The new life of European linen between innovation and sustainability

From our correspondent - SAINT-PIERRE-LE-VIGER (NORMANDY)

The most anticipated event is the circus show on linen ropes by the Appese company, which tonight, in the seventeenth-century Château de Silleron, will open the new edition of the Festival du Lin et de la Fibre Artistique, from today until Sunday in ten municipalities of the Seine-Maritime district. It has been organized since 2001 to promote and appreciate the plant historically cultivated in this region of Normandy, the first producer of high-quality linen on the planet. Its textile fiber is the oldest used by humanity (some fragments found in Georgia date back 36 thousand years); crossing the history of the Mediterranean, it found its chosen homeland in France, also thanks to Charlemagne, who in 789 required every family in the country to have the tools to weave it.

And even though today, according to Textile Exchange, it constitutes just 0.5% of fibers (polyester dominates with 57%), it is experiencing renewed, widespread success thanks to the demand of a fashion industry hungry for increasingly sustainable and traceable materials. Between 2014 and 2024 in Europe, the land cultivated with flax increased by 128% and production doubled to 200 thousand tons. Flax does not require irrigation or pesticides, its processing does not use synthetic chemistry and all waste is reused, from construction to livestock farming. Even the US one-dollar bill is made up of 25% flax fibers. Because with its delicate blue flowers, which in this area 10 km from the English Channel sway like another sea of ​​plants, the flax plant is strong and tenacious.

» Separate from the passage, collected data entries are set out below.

## src/rtl/dec_inst_queue.sv

```systemverilog
// Decoded-instruction FIFO between the decoder and microcode stages.
// Optional zero-latency empty path enabled by defining DEC_QUEUE_BYPASS_EN.
module dec_inst_queue #(
    parameter int unsigned DEPTH     = 4,
    parameter int unsigned PAYLOAD_W = 157
) (
    input  logic                       clk,
    input  logic                       rst_n,
    input  logic                       flush,
    input  logic                       in_valid,
    input  logic [PAYLOAD_W-1:0]       in_data,
    output logic                       in_ready,
    output logic                       out_valid,
    output logic [PAYLOAD_W-1:0]       out_data,
    input  logic                       micro_busy,
    output logic [$clog2(DEPTH):0]     level
);

    localparam int unsigned AW = $clog2(DEPTH);
    localparam int unsigned LW = AW + 1;
    localparam logic [LW-1:0] FULL_LVL = LW'(DEPTH);

    logic [PAYLOAD_W-1:0] r_mem [DEPTH];
    logic [AW-1:0]        r_wr_ptr;
    logic [AW-1:0]        r_rd_ptr;
    logic [LW-1:0]        r_level;

    logic                 w_empty;
    logic                 w_full;
    logic                 w_push;
    logic                 w_pop;
    logic                 w_wr_en;
    logic                 w_rd_adv;
    logic [PAYLOAD_W-1:0] w_head;

    assign w_empty  = (r_level == '0);
    assign w_full   = (r_level == FULL_LVL);
    assign w_head   = r_mem[r_rd_ptr];

    // Ready depends only on registered occupancy, never on micro_busy.
    assign in_ready = ~w_full;
    assign level    = r_level;

`ifdef DEC_QUEUE_BYPASS_EN
    logic w_bypass;

    assign w_bypass = w_empty & in_valid;

    always_comb begin
        out_valid = 1'b0;
        out_data  = '0;
        if (!w_empty) begin
            out_valid = 1'b1;
            out_data  = w_head;
        end else if (in_valid) begin
            out_valid = 1'b1;
            out_data  = in_data;
        end
    end

    assign w_push   = in_valid & in_ready;
    assign w_pop    = out_valid & ~micro_busy;
    // A bypassed word consumed in the same cycle never touches storage.
    assign w_wr_en  = w_push & ~(w_bypass & w_pop);
    assign w_rd_adv = w_pop & ~w_bypass;
`else
    always_comb begin
        out_valid = ~w_empty;
        out_data  = '0;
        if (!w_empty) begin
            out_data = w_head;
        end
    end

    assign w_push   = in_valid & in_ready;
    assign w_pop    = out_valid & ~micro_busy;
    assign w_wr_en  = w_push;
    assign w_rd_adv = w_pop;
`endif

    always_ff @(posedge clk) begin
        if (w_wr_en && !flush) begin
            r_mem[r_wr_ptr] <= in_data;
        end
    end

    always_ff @(posedge clk) begin
        if (!rst_n || flush) begin
            r_wr_ptr <= '0;
            r_rd_ptr <= '0;
            r_level  <= '0;
        end else begin
            if (w_wr_en) begin
                r_wr_ptr <= r_wr_ptr + AW'(1);
            end
            if (w_rd_adv) begin
                r_rd_ptr <= r_rd_ptr + AW'(1);
            end
            if (w_wr_en && !w_rd_adv) begin
                r_level <= r_level + LW'(1);
            end else if (!w_wr_en && w_rd_adv) begin
                r_level <= r_level - LW'(1);
            end
        end
    end

endmodule

```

The tall stems are crunchy under the footsteps of those who visit the fields that stretch out in an almost borderless horizontality, interrupted only by bell towers and oaks.

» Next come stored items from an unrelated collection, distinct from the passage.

[src/rtl/pong_pkg.sv]
// pong_pkg: state encodings, ball result codes and BCD helper shared by the pong stages
package pong_pkg;
  typedef enum logic [1:0] {
    NEWGAME = 2'b00,
    PLAY    = 2'b01,
    NEWBALL = 2'b10,
    OVER    = 2'b11
  } state_t;
  localparam logic [1:0] BALL_NONE   = 2'b00;
  localparam logic [1:0] BALL_P1     = 2'b01;
  localparam logic [1:0] BALL_P2     = 2'b10;
  localparam logic [1:0] BALL_REPLAY = 2'b11;
  function automatic logic [7:0] bcd_dec(input int tens, input int ones);
    return ones == 0 ? {4'(tens - 1), 4'd9} : {4'(tens), 4'(ones - 1)};
  endfunction
endpackage

[src/rtl/bcd2_counter.sv]
// bcd2_counter: two-digit BCD up-counter with sync clear, saturating at 99
module bcd2_counter (
  input  logic       clk,
  input  logic       rst_n,
  input  logic       clr,
  input  logic       inc,
  output logic [3:0] tens,
  output logic [3:0] ones
);
  always_ff @(posedge clk)
    if (!rst_n || clr) begin
      tens <= '0;
      ones <= '0;
    end else if (inc && !(tens == 4'd9 && ones == 4'd9)) begin
      ones <= ones == 4'd9 ? 4'd0 : ones + 4'd1;
      tens <= ones == 4'd9 ? tens + 4'd1 : tens;
    end
endmodule
$ cat config.mk
export PLATFORM = sky130hd
export DESIGN_NAME = uart_frame_tx_flat
export DESIGN_NICKNAME = d
export VERILOG_FILES = /design/src/rtl/uart_frame_tx_pkg.sv /design/src/rtl/uart_frame_tx_if.sv /design/src/rtl/uart_frame_tx_txuart.sv /design/src/rtl/uart_frame_tx.sv /design/src/flat_wrapper.sv
export SDC_FILE = /design/constraint.sdc
export NUM_CORES = 1
export LEC_CHECK = 0
export BUFFER_PORTS_ARGS = -buffer_cell sky130_fd_sc_hd__buf_4
export CAP_MARGIN = 40
export CORE_MARGIN = 8
export CORE_UTILIZATION = 60
export DETAILED_ROUTE_END_ITERATION = 8
export PLACE_DENSITY = 0.88
export SKIP_LAST_GASP = 1
export SLEW_MARGIN = 20
export SYNTH_ARGS = -nofsm -noshare
export SYNTH_HDL_FRONTEND = slang
export SYNTH_SLANG_ARGS = --single-unit
$ cat constraint.sdc
create_clock -name CLK -period 2.75 [get_ports CLK]
set_clock_uncertainty 0.1 [all_clocks]
set_input_delay 0.4125 -clock CLK [delete_from_list [all_inputs] [get_ports CLK]]
set_output_delay 0.4125 -clock CLK [all_outputs]
set_load 0.01 [all_outputs]
$ cat src/rtl/uart_frame_tx_pkg.sv
// Shared constants and types for the LED frame UART link (transmit and receive sides).
package uart_frame_tx_pkg;

  localparam logic [7:0] FRAME_HDR = 8'h41;
  localparam int         FRAME_LEN = 16;
  localparam int         IDX_W     = $clog2(FRAME_LEN);

  // Bit period in clock cycles; truncating division so both sides agree exactly.
  function automatic int clks_per_bit(input int clk_hz, input int baud);
    return clk_hz / baud;
  endfunction

  typedef enum logic [1:0] {
    IDLE      = 2'd0,
    SEND_HDR  = 2'd1,
    SEND_DATA = 2'd2,
    FINISH    = 2'd3
  } frame_state_e;

endpackage

$ cat src/rtl/uart_frame_tx_if.sv
// Host-side bus of the frame transmitter: buffer writes, start request, serial line and status.
interface uart_frame_tx_if;
  logic       i_wr_en;
  logic [3:0] i_wr_addr;
  logic [7:0] i_wr_data;
  logic       i_start;
  logic       TX;
  logic       o_busy;
  logic       o_done;

  modport master (
    output i_wr_en, i_wr_addr, i_wr_data, i_start,
    input  TX, o_busy, o_done
  );

  modport slave (
    input  i_wr_en, i_wr_addr, i_wr_data, i_start,
    output TX, o_busy, o_done
  );
endinterface

$ cat src/rtl/uart_frame_tx_txuart.sv
// Single-byte 8N1 serializer: accepts a byte when idle, shifts it out LSB first.
module txuart #(
  parameter int CLKS_PER_BIT = 104
) (
  input  logic       CLK,
  input  logic       RST,
  input  logic       i_valid,
  input  logic [7:0] i_data,
  output logic       o_busy,
  output logic       TX
);

  localparam int CW = (CLKS_PER_BIT > 1) ? $clog2(CLKS_PER_BIT) : 1;

  logic [CW-1:0] baud_cnt;
  logic [3:0]    bit_cnt;
  logic [9:0]    shreg;
  logic          busy_q;
  logic          tx_q;

  always_ff @(posedge CLK) begin
    if (RST) begin
      busy_q   <= 1'b0;
      tx_q     <= 1'b1;
      baud_cnt <= '0;
      bit_cnt  <= '0;
      shreg    <= '1;
    end else if (!busy_q) begin
      baud_cnt <= '0;
      bit_cnt  <= '0;
      if (i_valid) begin
        busy_q <= 1'b1;
        tx_q   <= 1'b0;
        shreg  <= {1'b1, i_data, 1'b0};
      end
    end else if (baud_cnt == CW'(CLKS_PER_BIT - 1)) begin
      baud_cnt <= '0;
      // bit 9 is the stop bit: line is already high, just release
      if (bit_cnt == 4'd9) begin
        busy_q <= 1'b0;
        tx_q   <= 1'b1;
      end else begin
        bit_cnt <= bit_cnt + 4'd1;
        shreg   <= {1'b1, shreg[9:1]};
        tx_q    <= shreg[1];
      end
    end else begin
      baud_cnt <= baud_cnt + 1'b1;
    end
  end

  assign o_busy = busy_q;
  assign TX     = tx_q;

endmodule

$ cat src/rtl/uart_frame_tx.sv
// LED frame transmitter: 16-byte column buffer sent as header 'A' plus 16 bytes over 8N1 UART.
module uart_frame_tx
  import uart_frame_tx_pkg::*;
#(
  parameter int CLK_HZ = 12_000_000,
  parameter int BAUD   = 115200
) (
  input  logic          CLK,
  input  logic          RST,
  uart_frame_tx_if.slave bus
);

  localparam int CLKS_PER_BIT = clks_per_bit(CLK_HZ, BAUD);

  frame_state_e            state, state_d;
  logic [IDX_W-1:0]        idx, idx_d;
  logic                    sent, sent_d;
  logic                    start_q;
  logic                    busy;
  logic                    tx_valid;
  logic [7:0]              tx_data;
  logic                    tx_busy;
  logic                    tx_line;
  logic [FRAME_LEN-1:0][7:0] fbuf;

  assign busy = (state != IDLE);

  // Buffer has no reset: contents survive RST and rely on power-up zero of the registers.
  always_ff @(posedge CLK) begin
    if (!RST && bus.i_wr_en && !busy)
      fbuf[bus.i_wr_addr] <= bus.i_wr_data;
  end

  // Start is registered only while idle, so requests during a frame are dropped, not queued.
  always_ff @(posedge CLK) begin
    if (RST) start_q <= 1'b0;
    else     start_q <= bus.i_start && (state == IDLE);
  end

  always_ff @(posedge CLK) begin
    if (RST) begin
      state <= IDLE;
      idx   <= '0;
      sent  <= 1'b0;
    end else begin
      state <= state_d;
      idx   <= idx_d;
      sent  <= sent_d;
    end
  end

  // 'sent' marks the current byte as handed to the serializer; completion is its busy falling.
  always_comb begin
    state_d  = state;
    idx_d    = idx;
    sent_d   = sent;
    tx_valid = 1'b0;
    tx_data  = FRAME_HDR;
    case (state)
      IDLE: begin
        idx_d  = '0;
        sent_d = 1'b0;
        if (start_q) state_d = SEND_HDR;
      end
      SEND_HDR: begin
        tx_data = FRAME_HDR;
        if (!sent) begin
          tx_valid = 1'b1;
          if (!tx_busy) sent_d = 1'b1;
        end else if (!tx_busy) begin
          sent_d  = 1'b0;
          state_d = SEND_DATA;
        end
      end
      SEND_DATA: begin
        tx_data = fbuf[idx];
        if (!sent) begin
          tx_valid = 1'b1;
          if (!tx_busy) sent_d = 1'b1;
        end else if (!tx_busy) begin
          sent_d = 1'b0;
          if (idx == IDX_W'(FRAME_LEN - 1)) state_d = FINISH;
          else                              idx_d   = idx + 1'b1;
        end
      end
      FINISH:  state_d = IDLE;
      default: state_d = IDLE;
    endcase
  end

  txuart #(.CLKS_PER_BIT(CLKS_PER_BIT)) u_txuart (
    .CLK     (CLK),
    .RST     (RST),
    .i_valid (tx_valid),
    .i_data  (tx_data),
    .o_busy  (tx_busy),
    .TX      (tx_line)
  );

  assign bus.TX     = tx_line;
  assign bus.o_busy = busy;
  assign bus.o_done = (state == FINISH);

endmodule

$ cat src/flat_wrapper.sv
// flat-port wrapper written by rule: the top's interface ports become plain ports
module uart_frame_tx_flat import uart_frame_tx_pkg::*;
#(
  parameter int CLK_HZ = 12_000_000,
  parameter int BAUD   = 115200
)
  (CLK, RST, bus_i_wr_en, bus_i_wr_addr, bus_i_wr_data, bus_i_start, bus_TX, bus_o_busy, bus_o_done);
  uart_frame_tx_if bus_i ();
  input  logic CLK;
  input  logic RST;
  input wire logic [$bits(bus_i.i_wr_en)-1:0] bus_i_wr_en;
  input wire logic [$bits(bus_i.i_wr_addr)-1:0] bus_i_wr_addr;
  input wire logic [$bits(bus_i.i_wr_data)-1:0] bus_i_wr_data;
  input wire logic [$bits(bus_i.i_start)-1:0] bus_i_start;
  output wire logic [$bits(bus_i.TX)-1:0] bus_TX;
  output wire logic [$bits(bus_i.o_busy)-1:0] bus_o_busy;
  output wire logic [$bits(bus_i.o_done)-1:0] bus_o_done;
  assign bus_i.i_wr_en = bus_i_wr_en;
  assign bus_i.i_wr_addr = bus_i_wr_addr;
  assign bus_i.i_wr_data = bus_i_wr_data;
  assign bus_i.i_start = bus_i_start;
  assign bus_TX = bus_i.TX;
  assign bus_o_busy = bus_i.o_busy;
  assign bus_o_done = bus_i.o_done;
  uart_frame_tx #(.CLK_HZ(CLK_HZ), .BAUD(BAUD)) u_core (.CLK(CLK), .RST(RST), .bus(bus_i));
endmodule
Word level (Yosys, flattened, before mapping)

Cells that the tools add are included.

Word-level logic and storage cells: 102
Register bits: 159

Mux-type cells: 35
Reduce and logical (&&, ||, !) cells: 19
Order comparisons: 3
Bitwise logic cells: 2
Add/subtract/negate cells: 3
Equal/unequal tests: 15

Operator list:

| kind                                                                    | count |
|---|---|
| 128-bit bitwise mux                                                     | 1 |
| 10-bit two-way mux                                                      | 4 |
| 8-bit binary-select mux with 4-bit select                               | 1 |
| 8-bit demux with 4-bit select                                           | 1 |
| 8-bit two-way mux                                                       | 3 |
| 1-bit two-way mux                                                       | 13 |
| 2-bit two-way mux                                                       | 6 |
| 4-bit two-way mux                                                       | 3 |
| 4-bit by 5-bit < comparator with 1-bit output, second input constant    | 2 |
| 2-bit by 1-bit inequality test with 1-bit output, second input constant | 5 |
| 4-bit by 1-bit adder with 4-bit output, second input constant           | 2 |
| 4-bit equality test, second input constant                              | 2 |
| 2-bit inequality test, second input constant                            | 4 |
| 2-bit one-hot mux with 4 select lines                                   | 1 |
| 4-bit one-hot mux with 2 select lines                                   | 1 |
| 2-bit nonzero test                                                      | 4 |
| 7-bit by 1-bit adder with 7-bit output, second input constant           | 1 |
| 7-bit equality test, second input constant                              | 1 |
| 6-bit AND reduction                                                     | 1 |
| 2-bit equality test, second input constant                              | 2 |
| 4-bit by 1-bit >= comparator with 1-bit output, second input constant   | 1 |
| 1-bit logical AND                                                       | 4 |
| 2-bit AND reduction                                                     | 2 |
| 4-bit AND reduction                                                     | 1 |
| 8 further kinds                                                         | 11 |

Depth between registers and ports, before layout

Gate-level depths: netlist of the first run.

Word-level depth: 5
Depth in mapped cells: 8
Mapped depth without buffers: 6

Cells and area by module

A second synthesis of the first run with hierarchy kept.

Cells, all modules: 390
Area, all modules: 6498.7 um^2

Modules (own cells, without submodules):

| module        | cells each | sequential area each (um^2) | area each (um^2) | times used |
|---|---|---|---|---|
| uart_frame_tx | 279        | 4003.8                      | 5465.2           | 1 |
| txuart        | 111        | 420.4                       | 1033.5           | 1 |

Least setup slack after synthesis of the first run

OpenSTA, ideal clock, no wires.

Path type: in2reg
From: input RST
To: register u_core.fbuf[16] (netlist name) (enable)
Setup time: 383 ps
Buffers on the path: 1
Cell stages on the path: 4
Arrival time: 1867 ps
Required time: 2267 ps
Setup slack: 400 ps
Cells stage by stage: clkbuf_1 -> nand3b_1 -> or3b_2 -> nor3_1

Word-level cells in the longest chain between the ends: 3

RTL lines:

| element                        | line                | source |
|---|---|---|
| start: declaration             | flat_wrapper.sv:10  | `input logic RST;` |
| 1-bit zero test                | uart_frame_tx.sv:30 | `if (!RST && bus.i_wr_en && !busy)` |
| 1-bit logical AND (2 in a row) | uart_frame_tx.sv:30 |  |
| end signal: indexed assignment | uart_frame_tx.sv:31 | `fbuf[bus.i_wr_addr] <= bus.i_wr_data;` |
| end: declaration               | uart_frame_tx.sv:24 | `logic [FRAME_LEN-1:0][7:0] fbuf;` |

No other way between the ends.
A chain may end at the register's enable or synchronous reset.

Final worst setup path of the first run

From: register u_core.state[0]
To: register u_core.fbuf[102] (netlist name) (enable)

Word-level cells in the longest chain between the ends: 3

RTL lines:

| element                  | line                | source |
|---|---|---|
| start: declaration       | uart_frame_tx.sv:15 | `frame_state_e state, state_d;` |
| start signal: assignment | uart_frame_tx.sv:46 | `state <= state_d;` |
| 2-bit nonzero test       | uart_frame_tx.sv:26 | `assign busy = (state != IDLE);` |
| 1-bit zero test          | uart_frame_tx.sv:30 |  |
| 1-bit logical AND        | uart_frame_tx.sv:30 |  |

No other way between the ends.

==> results of run 1 <==
state kept, by name, indices dropped and copies added, names as in the netlist, 2 cells and up:
| register | count |
|---|---|
| u_core.u_txuart.bit_cnt | 4 |
| u_core.fbuf | 128 |
| u_core.idx | 4 |
| u_core.u_txuart.baud_cnt | 7 |
| u_core.u_txuart.shreg | 8 |
| u_core.state | 2 |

"This flax is the best in the world," explains Thierry Goujon, general manager of the Terre de Lin cooperative, the largest European flax producer, founded in 1940 and which today brings together 780 companies, while caressing the plants. "The soil is excellent, the plant's long roots can go down even a meter. The climate is perfect, we have the humidity we need. This way we can obtain very long, excellent-quality fibers, the most precious and sought-after." Flax is uprooted in the summer and left to macerate on the ground until mid-September, when the stalks are collected to move on to the scutching (separation of the fibers from the woody core of the stalks) and combing phases.

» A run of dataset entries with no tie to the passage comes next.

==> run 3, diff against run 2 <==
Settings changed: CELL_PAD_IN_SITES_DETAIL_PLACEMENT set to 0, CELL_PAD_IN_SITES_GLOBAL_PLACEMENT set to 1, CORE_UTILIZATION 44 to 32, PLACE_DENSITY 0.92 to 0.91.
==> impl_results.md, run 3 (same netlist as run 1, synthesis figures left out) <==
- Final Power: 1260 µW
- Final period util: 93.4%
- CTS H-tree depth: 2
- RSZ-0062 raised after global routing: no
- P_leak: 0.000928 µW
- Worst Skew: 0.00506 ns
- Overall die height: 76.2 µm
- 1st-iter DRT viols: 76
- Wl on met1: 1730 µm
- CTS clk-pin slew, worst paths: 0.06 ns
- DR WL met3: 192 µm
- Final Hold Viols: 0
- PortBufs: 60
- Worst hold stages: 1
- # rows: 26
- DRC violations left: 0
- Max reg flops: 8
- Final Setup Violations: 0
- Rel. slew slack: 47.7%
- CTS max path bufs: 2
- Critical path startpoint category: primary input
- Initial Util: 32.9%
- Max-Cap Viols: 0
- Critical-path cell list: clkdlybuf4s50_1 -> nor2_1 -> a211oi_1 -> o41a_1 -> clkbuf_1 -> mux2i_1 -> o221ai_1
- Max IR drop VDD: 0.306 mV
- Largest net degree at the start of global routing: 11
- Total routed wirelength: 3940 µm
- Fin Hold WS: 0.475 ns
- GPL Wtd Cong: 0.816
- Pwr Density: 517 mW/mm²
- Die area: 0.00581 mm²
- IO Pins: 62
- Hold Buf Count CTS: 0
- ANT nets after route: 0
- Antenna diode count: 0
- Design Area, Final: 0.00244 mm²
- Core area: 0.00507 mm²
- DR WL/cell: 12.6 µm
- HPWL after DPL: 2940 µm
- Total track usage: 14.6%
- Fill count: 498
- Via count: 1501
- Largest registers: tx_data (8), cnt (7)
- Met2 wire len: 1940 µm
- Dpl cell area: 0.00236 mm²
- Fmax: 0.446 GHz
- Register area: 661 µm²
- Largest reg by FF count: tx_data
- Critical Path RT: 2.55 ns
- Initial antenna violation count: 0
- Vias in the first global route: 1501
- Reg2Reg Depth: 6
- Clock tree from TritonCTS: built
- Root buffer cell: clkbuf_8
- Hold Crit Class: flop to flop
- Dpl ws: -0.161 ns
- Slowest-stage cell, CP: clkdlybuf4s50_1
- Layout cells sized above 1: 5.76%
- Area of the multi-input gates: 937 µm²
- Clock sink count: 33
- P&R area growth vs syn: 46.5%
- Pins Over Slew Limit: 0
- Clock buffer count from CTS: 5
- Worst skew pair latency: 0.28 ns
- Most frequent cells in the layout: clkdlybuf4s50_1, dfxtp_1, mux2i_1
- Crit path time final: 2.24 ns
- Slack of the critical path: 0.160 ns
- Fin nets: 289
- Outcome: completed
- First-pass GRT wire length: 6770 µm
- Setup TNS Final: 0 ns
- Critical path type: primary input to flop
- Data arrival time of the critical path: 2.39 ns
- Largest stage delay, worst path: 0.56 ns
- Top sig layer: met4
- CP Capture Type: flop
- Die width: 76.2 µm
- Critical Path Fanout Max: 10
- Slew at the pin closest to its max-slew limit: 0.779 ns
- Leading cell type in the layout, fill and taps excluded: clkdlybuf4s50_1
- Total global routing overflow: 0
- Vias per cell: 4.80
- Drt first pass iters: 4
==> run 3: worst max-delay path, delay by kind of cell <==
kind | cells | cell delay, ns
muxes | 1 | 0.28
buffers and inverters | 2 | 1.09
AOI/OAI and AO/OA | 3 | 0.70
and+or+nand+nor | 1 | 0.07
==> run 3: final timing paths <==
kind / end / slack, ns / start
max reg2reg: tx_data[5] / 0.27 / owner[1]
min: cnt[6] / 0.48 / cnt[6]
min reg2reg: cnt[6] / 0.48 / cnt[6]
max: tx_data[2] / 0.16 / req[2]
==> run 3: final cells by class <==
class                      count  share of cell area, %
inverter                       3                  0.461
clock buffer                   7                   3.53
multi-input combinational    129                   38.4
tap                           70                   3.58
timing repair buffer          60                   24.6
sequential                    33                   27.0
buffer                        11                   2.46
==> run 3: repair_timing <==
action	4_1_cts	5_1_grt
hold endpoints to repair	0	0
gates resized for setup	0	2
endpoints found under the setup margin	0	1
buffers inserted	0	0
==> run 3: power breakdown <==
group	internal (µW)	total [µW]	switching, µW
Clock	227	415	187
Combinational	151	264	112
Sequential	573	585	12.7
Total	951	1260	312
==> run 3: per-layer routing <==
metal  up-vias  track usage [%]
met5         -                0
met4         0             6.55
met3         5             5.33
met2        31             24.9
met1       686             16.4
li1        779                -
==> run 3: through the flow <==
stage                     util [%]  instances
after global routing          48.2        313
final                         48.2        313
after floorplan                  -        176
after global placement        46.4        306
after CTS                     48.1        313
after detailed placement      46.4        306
===== src/rtl/ult_cmp.sv =====
// Unsigned less-than comparator, purely combinational (zero latency, no flow control).
module ult_cmp #(
    parameter int W = 64
) (
    input  logic [W-1:0] a,
    input  logic [W-1:0] b,
    output logic         lt
);
    assign lt = (a < b);
endmodule


===== src/rtl/riscv_div_unit.sv =====
// Iterative radix-2 RV64M DIV/DIVU/REM/REMU; 66 edges accept-to-valid, 1 edge for div-by-zero/overflow.
// One op in flight: in_ready only in IDLE; result is held in DONE until out_ready; flush wins everywhere.
module riscv_div_unit
    import rv_pkg::*;
#(
    parameter int TAG_W = 5
) (
    input  logic             clk,
    input  logic             rst_n,
    input  logic             flush,
    input  logic             in_valid,
    output logic             in_ready,
    input  logic [1:0]       in_op,
    input  logic [XLEN-1:0]  in_a,
    input  logic [XLEN-1:0]  in_b,
    input  logic [TAG_W-1:0] in_tag,
    output logic             out_valid,
    input  logic             out_ready,
    output logic [XLEN-1:0]  out_result,
    output logic [TAG_W-1:0] out_tag,
    output logic             busy
);
    div_state_t      state, state_nxt;
    logic [5:0]      count;
    logic [XLEN-1:0] rem, quo, bmag;
    logic [1:0]      op;
    logic            neg_q, neg_r;

    logic            accept, in_signed, sa, sb, b_zero, ovf;
    logic [XLEN-1:0] amag, bmag_in, step_rem, fix_sel, fix_val;
    logic            step_qbit, fix_neg;

    assign accept    = in_valid & in_ready & ~flush;
    assign in_signed = ~in_op[0];
    assign sa        = in_signed & in_a[XLEN-1];
    assign sb        = in_signed & in_b[XLEN-1];
    assign amag      = sa ? (~in_a + 1'b1) : in_a;
    assign bmag_in   = sb ? (~in_b + 1'b1) : in_b;
    assign b_zero    = (in_b == '0);
    assign ovf       = in_signed & (in_a == INT_MIN64) & (in_b == DIV_ZERO_Q);

    div_step u_step (
        .rem_lo   (rem[XLEN-2:0]),
        .carry    (rem[XLEN-1]),
        .dbit     (quo[XLEN-1]),
        .divisor  (bmag),
        .rem_next (step_rem),
        .qbit     (step_qbit)
    );

    assign fix_sel = op[1] ? rem : quo;
    assign fix_neg = op[1] ? neg_r : neg_q;
    assign fix_val = fix_neg ? (~fix_sel + 1'b1) : fix_sel;

    always_ff @(posedge clk or negedge rst_n) begin
        if (!rst_n) state <= IDLE;
        else        state <= state_nxt;
    end

    always_comb begin
        state_nxt = state;
        if (flush) begin
            state_nxt = IDLE;
        end else begin
            case (state)
                IDLE: if (in_valid) state_nxt = (b_zero | ovf) ? DONE : RUN;
                RUN:  if (count == 6'd0) state_nxt = FIX;
                FIX:  state_nxt = DONE;
                DONE: if (out_ready) state_nxt = IDLE;
                default: state_nxt = IDLE;
            endcase
        end
    end

    always_comb begin
        in_ready  = (state == IDLE);
        busy      = (state != IDLE);
        out_valid = (state == DONE);
    end

    always_ff @(posedge clk or negedge rst_n) begin
        if (!rst_n) begin
            count      <= '0;
            rem        <= '0;
            quo        <= '0;
            bmag       <= '0;
            op         <= DIV_OP_DIV;
            neg_q      <= 1'b0;
            neg_r      <= 1'b0;
            out_result <= '0;
            out_tag    <= '0;
        end else if (accept) begin
            op      <= in_op;
            out_tag <= in_tag;
            neg_q   <= sa ^ sb;
            neg_r   <= sa;
            rem     <= '0;
            quo     <= amag;
            bmag    <= bmag_in;
            count   <= 6'd63;
            // Special cases bypass the iteration and complete straight into DONE.
            if (b_zero)   out_result <= in_op[1] ? in_a : DIV_ZERO_Q;
            else if (ovf) out_result <= in_op[1] ? '0 : INT_MIN64;
        end else if (!flush) begin
            if (state == RUN) begin
                rem <= step_rem;
                quo <= {quo[XLEN-2:0], step_qbit};
                if (count != 6'd0) count <= count - 6'd1;
            end else if (state == FIX) begin
                out_result <= fix_val;
            end
        end
    end
endmodule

Never was a term in the textile universe more appropriate to talk about linen, given that the processed fiber looks like a mass of thick blond hair (“Her hair was blonder than flax,” wrote Jean Froissart in the 14th century in L'Espinette amoureuse). “Even though there is a lot of research and technology, production is a very ancient art, which requires a lot of sensitivity from farmers,” adds Goujon. From the field we move to the industrial plant of Terre de Lin, in Saint-Pierre-le-Viger, a village of 290 inhabitants crossed by the Dun stream, which seems to have come out of a Perrault fairy tale. Goujon takes a skein of combed fiber and passes it through his fingers: “This is how we understand quality and finesse, it is something that is learned over time and that we want to pass on.”